Exercise brief =
Repeat verbatim, and only, the lines of the data below, beginning at the line that contains "AO/OA/AOI/OAI | 15 | 15 |" and stopping after the line that contains "(Power assumes the".

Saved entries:
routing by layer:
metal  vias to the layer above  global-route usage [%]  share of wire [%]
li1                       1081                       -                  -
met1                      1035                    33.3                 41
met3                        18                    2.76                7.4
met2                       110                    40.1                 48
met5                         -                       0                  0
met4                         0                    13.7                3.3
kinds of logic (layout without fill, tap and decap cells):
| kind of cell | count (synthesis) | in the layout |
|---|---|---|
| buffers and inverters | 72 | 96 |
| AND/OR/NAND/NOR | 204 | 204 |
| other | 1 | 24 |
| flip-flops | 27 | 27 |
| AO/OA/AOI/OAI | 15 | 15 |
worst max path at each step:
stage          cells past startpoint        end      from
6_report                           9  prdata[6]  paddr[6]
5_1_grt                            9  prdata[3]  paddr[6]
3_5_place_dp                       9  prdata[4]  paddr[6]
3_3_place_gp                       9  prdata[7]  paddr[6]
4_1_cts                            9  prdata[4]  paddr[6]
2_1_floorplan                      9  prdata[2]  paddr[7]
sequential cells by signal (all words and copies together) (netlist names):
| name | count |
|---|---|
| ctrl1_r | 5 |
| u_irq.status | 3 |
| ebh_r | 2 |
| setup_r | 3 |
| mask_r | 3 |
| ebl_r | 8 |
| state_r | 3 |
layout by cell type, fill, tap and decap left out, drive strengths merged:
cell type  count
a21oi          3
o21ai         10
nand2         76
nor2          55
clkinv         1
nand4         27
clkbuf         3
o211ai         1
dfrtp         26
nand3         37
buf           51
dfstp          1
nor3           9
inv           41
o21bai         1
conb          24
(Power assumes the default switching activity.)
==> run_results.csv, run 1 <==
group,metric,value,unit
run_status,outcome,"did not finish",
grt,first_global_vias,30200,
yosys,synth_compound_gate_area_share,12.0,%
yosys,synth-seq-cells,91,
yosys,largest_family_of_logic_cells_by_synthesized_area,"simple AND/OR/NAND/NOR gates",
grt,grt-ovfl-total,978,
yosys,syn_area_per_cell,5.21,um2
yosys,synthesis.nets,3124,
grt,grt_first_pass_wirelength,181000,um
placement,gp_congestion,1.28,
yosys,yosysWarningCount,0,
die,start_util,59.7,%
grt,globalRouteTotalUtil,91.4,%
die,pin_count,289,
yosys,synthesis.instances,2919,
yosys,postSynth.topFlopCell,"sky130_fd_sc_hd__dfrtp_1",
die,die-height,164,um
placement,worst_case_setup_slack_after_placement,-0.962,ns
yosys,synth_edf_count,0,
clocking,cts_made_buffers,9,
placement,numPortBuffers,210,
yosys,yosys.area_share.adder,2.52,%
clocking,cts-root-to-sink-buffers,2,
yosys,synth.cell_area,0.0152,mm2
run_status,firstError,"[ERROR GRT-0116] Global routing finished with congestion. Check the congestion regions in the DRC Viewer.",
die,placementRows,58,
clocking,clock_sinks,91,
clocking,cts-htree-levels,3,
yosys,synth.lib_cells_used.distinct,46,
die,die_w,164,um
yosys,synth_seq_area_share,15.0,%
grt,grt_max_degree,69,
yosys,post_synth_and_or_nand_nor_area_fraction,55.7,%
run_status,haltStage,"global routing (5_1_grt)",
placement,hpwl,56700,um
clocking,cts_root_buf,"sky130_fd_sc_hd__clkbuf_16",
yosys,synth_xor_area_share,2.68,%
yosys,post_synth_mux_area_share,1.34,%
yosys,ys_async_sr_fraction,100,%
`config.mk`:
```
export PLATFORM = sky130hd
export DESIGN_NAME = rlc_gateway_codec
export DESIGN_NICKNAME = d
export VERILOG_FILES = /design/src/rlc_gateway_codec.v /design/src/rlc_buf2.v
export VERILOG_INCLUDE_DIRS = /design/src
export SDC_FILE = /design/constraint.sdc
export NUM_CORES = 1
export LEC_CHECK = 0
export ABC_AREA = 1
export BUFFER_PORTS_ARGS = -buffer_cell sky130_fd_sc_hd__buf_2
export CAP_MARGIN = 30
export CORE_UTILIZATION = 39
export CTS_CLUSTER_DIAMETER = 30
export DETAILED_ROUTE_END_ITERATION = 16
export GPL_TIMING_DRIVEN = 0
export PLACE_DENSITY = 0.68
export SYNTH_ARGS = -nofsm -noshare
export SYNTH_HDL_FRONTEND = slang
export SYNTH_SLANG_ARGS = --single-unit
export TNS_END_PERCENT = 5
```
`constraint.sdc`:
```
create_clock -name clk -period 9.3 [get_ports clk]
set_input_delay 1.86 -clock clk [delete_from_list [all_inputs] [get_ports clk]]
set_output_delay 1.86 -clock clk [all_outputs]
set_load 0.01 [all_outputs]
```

==

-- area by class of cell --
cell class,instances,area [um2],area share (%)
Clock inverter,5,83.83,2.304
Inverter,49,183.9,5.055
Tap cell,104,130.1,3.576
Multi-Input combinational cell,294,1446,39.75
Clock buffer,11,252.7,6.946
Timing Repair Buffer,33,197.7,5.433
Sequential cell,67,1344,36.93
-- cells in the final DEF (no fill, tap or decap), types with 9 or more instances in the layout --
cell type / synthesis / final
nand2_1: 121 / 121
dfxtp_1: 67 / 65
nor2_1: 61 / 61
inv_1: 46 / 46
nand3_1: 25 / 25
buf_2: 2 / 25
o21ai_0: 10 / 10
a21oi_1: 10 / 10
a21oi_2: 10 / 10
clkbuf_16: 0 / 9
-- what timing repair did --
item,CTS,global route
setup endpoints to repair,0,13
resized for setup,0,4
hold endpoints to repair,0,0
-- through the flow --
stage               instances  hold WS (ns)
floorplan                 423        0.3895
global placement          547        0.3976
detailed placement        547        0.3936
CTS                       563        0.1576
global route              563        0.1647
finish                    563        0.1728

Worked solution =
| AO/OA/AOI/OAI | 15 | 15 |
worst max path at each step:
stage          cells past startpoint        end      from
6_report                           9  prdata[6]  paddr[6]
5_1_grt                            9  prdata[3]  paddr[6]
3_5_place_dp                       9  prdata[4]  paddr[6]
3_3_place_gp                       9  prdata[7]  paddr[6]
4_1_cts                            9  prdata[4]  paddr[6]
2_1_floorplan                      9  prdata[2]  paddr[7]
sequential cells by signal (all words and copies together) (netlist names):
| name | count |
|---|---|
| ctrl1_r | 5 |
| u_irq.status | 3 |
| ebh_r | 2 |
| setup_r | 3 |
| mask_r | 3 |
| ebl_r | 8 |
| state_r | 3 |
layout by cell type, fill, tap and decap left out, drive strengths merged:
cell type  count
a21oi          3
o21ai         10
nand2         76
nor2          55
clkinv         1
nand4         27
clkbuf         3
o211ai         1
dfrtp         26
nand3         37
buf           51
dfstp          1
nor3           9
inv           41
o21bai         1
conb          24
(Power assumes the default switching activity.)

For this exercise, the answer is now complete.